От неё и вправду пахло чем-то сладким, Макс никак не мог надышаться. От волос и шеи — каким-то имбирным печеньем, сладким, но не приторным — это были какие-то духи, Макс был уверен. Не зря весь вечер так часто прикасался губами к чувствительной девичьей шейке, что распробовал каждую ноту этих духов.
А кожа — вот просто кожа, ненадушенная, тоже пахла сладким — каким-то миндальным лосьоном. Макс дымился с каждой секундой все сильнее. Хотя казалось бы, куда еще. Нет. Сегодня никаких прелюдий. Тем более что в случае с Сан — в них практически не было необходимости. Она крайне легко заводилась, то ли просто дело было в том, что она так реагировала именно на Ольховского. Господи, как это льстило, а!

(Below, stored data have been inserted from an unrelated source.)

<file path="src/rtl/wb_trace_buffer_if.sv">
// Write-back debug capture and trace drain signals of wb_trace_buffer; the slave modport is the buffer side.
interface wb_trace_buffer_if #(
  parameter int DEPTH = 16
);
  localparam int CW = $clog2(DEPTH) + 1;

  logic [31:0]   debug_wb_pc;
  logic [3:0]    debug_wb_rf_we;
  logic [4:0]    debug_wb_rf_wnum;
  logic [31:0]   debug_wb_rf_wdata;

  logic          trace_valid;
  logic          trace_ready;
  logic [31:0]   trace_pc;
  logic [4:0]    trace_wnum;
  logic [31:0]   trace_wdata;
  logic [CW-1:0] trace_count;
  logic          trace_overflow;
  logic [15:0]   trace_drop_cnt;

  modport master (
    output debug_wb_pc, debug_wb_rf_we, debug_wb_rf_wnum, debug_wb_rf_wdata, trace_ready,
    input  trace_valid, trace_pc, trace_wnum, trace_wdata, trace_count,
           trace_overflow, trace_drop_cnt
  );

  modport slave (
    input  debug_wb_pc, debug_wb_rf_we, debug_wb_rf_wnum, debug_wb_rf_wdata, trace_ready,
    output trace_valid, trace_pc, trace_wnum, trace_wdata, trace_count,
           trace_overflow, trace_drop_cnt
  );
endinterface

</file>
<file path="src/rtl/wb_trace_buffer.sv">
// Retired-instruction trace FIFO: captures qualifying WB register writes, visible one cycle later.
// Never stalls the CPU; when full (and not popping) the record is dropped and counted instead.
module wb_trace_buffer #(
  parameter int DEPTH     = 16,
  parameter bit FILTER_R0 = 1'b1
) (
  input logic              clk,
  input logic              resetn,
  input logic              clear,
  wb_trace_buffer_if.slave bus
);
  localparam int AW = $clog2(DEPTH);
  localparam logic [AW:0] FULL_CNT = (AW + 1)'(DEPTH);

  typedef struct packed {
    logic [31:0] pc;
    logic [4:0]  wnum;
    logic [31:0] wdata;
  } entry_t;

  entry_t        mem [DEPTH];
  entry_t        rec;
  entry_t        head;
  logic [AW-1:0] wr_ptr;
  logic [AW-1:0] rd_ptr;
  logic [AW:0]   count;
  logic          overflow;
  logic [15:0]   drop_cnt;
  logic [31:0]   mdata;
  logic          cap;
  logic          full;
  logic          valid;
  logic          pop;
  logic          push;
  logic          drop;

  always_comb begin
    mdata = '0;
    for (int i = 0; i < 4; i++) begin
      if (bus.debug_wb_rf_we[i]) mdata[8*i +: 8] = bus.debug_wb_rf_wdata[8*i +: 8];
    end
  end

  assign rec   = '{pc: bus.debug_wb_pc, wnum: bus.debug_wb_rf_wnum, wdata: mdata};
  assign cap   = (bus.debug_wb_rf_we != 4'h0) && (!FILTER_R0 || (bus.debug_wb_rf_wnum != 5'd0));
  assign full  = (count == FULL_CNT);
  assign valid = (count != '0);
  assign pop   = valid && bus.trace_ready;
  // A full FIFO still accepts a capture when the head leaves in the same cycle.
  assign push  = cap && (!full || pop);
  assign drop  = cap && full && !pop;

  always_ff @(posedge clk or negedge resetn) begin
    if (!resetn) begin
      wr_ptr   <= '0;
      rd_ptr   <= '0;
      count    <= '0;
      overflow <= 1'b0;
      drop_cnt <= '0;
    end else if (clear) begin
      wr_ptr   <= '0;
      rd_ptr   <= '0;
      count    <= '0;
      overflow <= 1'b0;
      drop_cnt <= '0;
    end else begin
      if (push) wr_ptr <= wr_ptr + 1'b1;
      if (pop)  rd_ptr <= rd_ptr + 1'b1;
      case ({push, pop})
        2'b10:   count <= count + 1'b1;
        2'b01:   count <= count - 1'b1;
        default: count <= count;
      endcase
      if (drop) begin
        overflow <= 1'b1;
        if (drop_cnt != 16'hFFFF) drop_cnt <= drop_cnt + 16'd1;
      end
    end
  end

  // Storage is left unreset; it is only observable through the count-gated head mux.
  always_ff @(posedge clk) begin
    if (push && !clear) mem[wr_ptr] <= rec;
  end

  assign head = mem[rd_ptr];

  assign bus.trace_valid    = valid;
  assign bus.trace_pc       = valid ? head.pc    : 32'h0;
  assign bus.trace_wnum     = valid ? head.wnum  : 5'h0;
  assign bus.trace_wdata    = valid ? head.wdata : 32'h0;
  assign bus.trace_count    = count;
  assign bus.trace_overflow = overflow;
  assign bus.trace_drop_cnt = drop_cnt;
endmodule

</file>
<file path="src/flat_wrapper.sv">
// flat-port wrapper written by rule: the top's interface ports become plain ports
module wb_trace_buffer_flat 
#(
  parameter int DEPTH     = 16,
  parameter bit FILTER_R0 = 1'b1
)
  (clk, resetn, clear, bus_debug_wb_pc, bus_debug_wb_rf_we, bus_debug_wb_rf_wnum, bus_debug_wb_rf_wdata, bus_trace_ready, bus_trace_valid, bus_trace_pc, bus_trace_wnum, bus_trace_wdata, bus_trace_count, bus_trace_overflow, bus_trace_drop_cnt);
  wb_trace_buffer_if #(.DEPTH(DEPTH)) bus_i ();
  input logic clk;
  input logic resetn;
  input logic clear;
  input wire logic [$bits(bus_i.debug_wb_pc)-1:0] bus_debug_wb_pc;
  input wire logic [$bits(bus_i.debug_wb_rf_we)-1:0] bus_debug_wb_rf_we;
  input wire logic [$bits(bus_i.debug_wb_rf_wnum)-1:0] bus_debug_wb_rf_wnum;
  input wire logic [$bits(bus_i.debug_wb_rf_wdata)-1:0] bus_debug_wb_rf_wdata;
  input wire logic [$bits(bus_i.trace_ready)-1:0] bus_trace_ready;
  output wire logic [$bits(bus_i.trace_valid)-1:0] bus_trace_valid;
  output wire logic [$bits(bus_i.trace_pc)-1:0] bus_trace_pc;
  output wire logic [$bits(bus_i.trace_wnum)-1:0] bus_trace_wnum;
  output wire logic [$bits(bus_i.trace_wdata)-1:0] bus_trace_wdata;
  output wire logic [$bits(bus_i.trace_count)-1:0] bus_trace_count;
  output wire logic [$bits(bus_i.trace_overflow)-1:0] bus_trace_overflow;
  output wire logic [$bits(bus_i.trace_drop_cnt)-1:0] bus_trace_drop_cnt;
  assign bus_i.debug_wb_pc = bus_debug_wb_pc;
  assign bus_i.debug_wb_rf_we = bus_debug_wb_rf_we;
  assign bus_i.debug_wb_rf_wnum = bus_debug_wb_rf_wnum;
  assign bus_i.debug_wb_rf_wdata = bus_debug_wb_rf_wdata;
  assign bus_i.trace_ready = bus_trace_ready;
  assign bus_trace_valid = bus_i.trace_valid;
  assign bus_trace_pc = bus_i.trace_pc;
  assign bus_trace_wnum = bus_i.trace_wnum;
  assign bus_trace_wdata = bus_i.trace_wdata;
  assign bus_trace_count = bus_i.trace_count;
  assign bus_trace_overflow = bus_i.trace_overflow;
  assign bus_trace_drop_cnt = bus_i.trace_drop_cnt;
  wb_trace_buffer #(.DEPTH(DEPTH), .FILTER_R0(FILTER_R0)) u_core (.clk(clk), .resetn(resetn), .clear(clear), .bus(bus_i));
endmodule
</file>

Она не доверяла мужчинам, сильно не доверяла — у неё были причины, и наверняка это недоверие и не давало ей влюбиться. А Макс смог. Смог преодолеть.

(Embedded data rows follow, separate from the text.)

**src/rtl/fp_unit_seq.sv**
```systemverilog
// Responder side of the fpUnit handshake: latches one FP request, runs the shared
// pipelined cores for the op's fixed latency, captures the core output and pulses fp_done.
// Optional feature macro: FPU_ILLEGAL_OP_EN (ops 6/7 flagged as illegal instead of aliased).
module fp_unit_seq #(
    parameter int LAT_ADDSUB = 7,
    parameter int LAT_MUL    = 5,
    parameter int LAT_DIV    = 6,
    parameter int LAT_CONV   = 6
) (
    input  logic        clk,
    input  logic        rst,
    input  logic [31:0] fp_dataa,
    input  logic [31:0] fp_datab,
    input  logic [2:0]  fp_operation,
    input  logic        fp_clk_en,
    output logic        fp_done,
    output logic [31:0] fp_result,
    output logic        fp_err,
    output logic [31:0] core_dataa,
    output logic [31:0] core_datab,
    output logic        core_add_sub,
    output logic        core_clk_en,
    input  logic [31:0] addsub_result,
    input  logic [31:0] mul_result,
    input  logic [31:0] div_result,
    input  logic [31:0] fixsi_result,
    input  logic [31:0] floatis_result
);

    typedef enum logic [2:0] {
        IDLE,
        RUN,
        CAPTURE,
        DONE,
        WAIT_REL
    } state_t;

    state_t      r_state;
    logic [3:0]  r_cnt;
    logic [2:0]  r_op;
    logic [31:0] r_dataa;
    logic [31:0] r_datab;
    logic        r_add_sub;
    logic        r_core_clk_en;
    logic        r_done;
    logic [31:0] r_result;

    logic [2:0]  w_op_eff;
    logic        w_illegal;
    logic [3:0]  w_lat;
    logic [31:0] w_core_sel;

    // Opcode decode at acceptance; ops 6/7 either alias onto div/mul or are flagged.
    always_comb begin
        w_op_eff  = fp_operation;
        w_illegal = 1'b0;
`ifdef FPU_ILLEGAL_OP_EN
        w_illegal = (fp_operation[2:1] == 2'b11);
`else
        if (fp_operation[2:1] == 2'b11) begin
            w_op_eff = {1'b0, fp_operation[1:0]};
        end
`endif
    end

    always_comb begin
        w_lat = 4'(LAT_CONV);
        case (w_op_eff)
            3'd0, 3'd1: w_lat = 4'(LAT_ADDSUB);
            3'd2:       w_lat = 4'(LAT_DIV);
            3'd3:       w_lat = 4'(LAT_MUL);
            default:    w_lat = 4'(LAT_CONV);
        endcase
    end

    always_comb begin
        w_core_sel = 32'h0;
        case (r_op)
            3'd0, 3'd1: w_core_sel = addsub_result;
            3'd2:       w_core_sel = div_result;
            3'd3:       w_core_sel = mul_result;
            3'd4:       w_core_sel = fixsi_result;
            3'd5:       w_core_sel = floatis_result;
            default:    w_core_sel = 32'h0;
        endcase
    end

    // fp_done is registered on the DONE->WAIT_REL edge, giving LAT+2 request-to-done.
    always_ff @(posedge clk or posedge rst) begin
        if (rst) begin
            r_state       <= IDLE;
            r_cnt         <= 4'd0;
            r_op          <= 3'd0;
            r_dataa       <= 32'h0;
            r_datab       <= 32'h0;
            r_add_sub     <= 1'b0;
            r_core_clk_en <= 1'b0;
            r_done        <= 1'b0;
            r_result      <= 32'h0;
        end else begin
            r_done <= 1'b0;
            case (r_state)
                IDLE: begin
                    if (fp_clk_en) begin
                        r_dataa   <= fp_dataa;
                        r_datab   <= fp_datab;
                        r_op      <= w_op_eff;
                        r_add_sub <= (w_op_eff == 3'd1);
                        if (w_illegal) begin
                            r_cnt   <= 4'd0;
                            r_state <= CAPTURE;
                        end else begin
                            r_cnt         <= w_lat;
                            r_core_clk_en <= 1'b1;
                            r_state       <= RUN;
                        end
                    end
                end
                RUN: begin
                    if (!fp_clk_en) begin
                        r_core_clk_en <= 1'b0;
                        r_cnt         <= 4'd0;
                        r_state       <= IDLE;
                    end else begin
                        r_cnt <= r_cnt - 4'd1;
                        if (r_cnt == 4'd1) begin
                            r_core_clk_en <= 1'b0;
                            r_state       <= CAPTURE;
                        end
                    end
                end
                CAPTURE: begin
                    if (!fp_clk_en) begin
                        r_state <= IDLE;
                    end else begin
                        r_result <= w_core_sel;
                        r_state  <= DONE;
                    end
                end
                DONE: begin
                    r_done  <= 1'b1;
                    r_state <= WAIT_REL;
                end
                WAIT_REL: begin
                    if (!fp_clk_en) begin
                        r_state <= IDLE;
                    end
                end
                default: r_state <= IDLE;
            endcase
        end
    end

`ifdef FPU_ILLEGAL_OP_EN
    logic r_err;

    always_ff @(posedge clk or posedge rst) begin
        if (rst) begin
            r_err <= 1'b0;
        end else if (r_state == CAPTURE && fp_clk_en && r_op[2:1] == 2'b11) begin
            r_err <= 1'b1;
        end
    end

    assign fp_err = r_err;
`else
    assign fp_err = 1'b0;
`endif

    assign fp_done      = r_done;
    assign fp_result    = r_result;
    assign core_dataa   = r_dataa;
    assign core_datab   = r_datab;
    assign core_add_sub = r_add_sub;
    assign core_clk_en  = r_core_clk_en;

endmodule
```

Поза была шикарнейшая. Все было выставлено на показ, и мягкая попка, и гладкие ноги… И никаких тебе препятствий, лапай что хочешь, залезай руками куда тебе вздумается, а жертва пусть возбужденно пищит, потому что ей больше ничего и не оставалось.
Между ножек у Аленки было горячо. Так горячо, что Макс, запустивший туда пальцы, прикусил Аленкину шею. Можешь ли ты хотеть еще сильнее, солнечная кошка? Можно ли хотеть тебя еще сильнее, ты не знаешь? Максу вот казалось, что нужно еще сильнее, да.
— Ох-х-х, — выдохнула Аленка, стоило только прикоснуться головкой члена к мокрой горячей дырочке. Нет, сильнее хотеть, кажется, невозможно...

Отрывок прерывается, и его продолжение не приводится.